● Task brief
In the records that follow, show each line where the word "logic" is present.

(Dataset entries)
----------------

$ cat src/rtl/coherent_memory_control_n_rr_arbiter.sv
// Combinational round-robin pick: lowest requesting index at or after ptr_i,
// wrapping modulo N.
// Ports: req_i  request vector
//        ptr_i  index with highest priority this cycle
//        idx_o  granted index (0 when nothing requests)
//        valid_o at least one request present
module coherent_memory_control_n_rr_arbiter #(
  parameter int unsigned N  = 4,
  parameter int unsigned IW = (N > 1) ? $clog2(N) : 1
) (
  input  logic [N-1:0]  req_i,
  input  logic [IW-1:0] ptr_i,
  output logic [IW-1:0] idx_o,
  output logic          valid_o
);

  int unsigned pos;

  // Scan from the farthest offset down so the nearest requester is written last.
  always_comb begin
    idx_o   = '0;
    valid_o = 1'b0;
    pos     = '0;
    for (int k = int'(N) - 1; k >= 0; k--) begin
      pos = 32'(ptr_i) + 32'(k);
      if (pos >= N) pos = pos - N;
      if (req_i[IW'(pos)]) begin
        idx_o   = IW'(pos);
        valid_o = 1'b1;
      end
    end
  end

endmodule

----------------

● Your response
  input  logic [N-1:0]  req_i,
  input  logic [IW-1:0] ptr_i,
  output logic [IW-1:0] idx_o,
  output logic          valid_o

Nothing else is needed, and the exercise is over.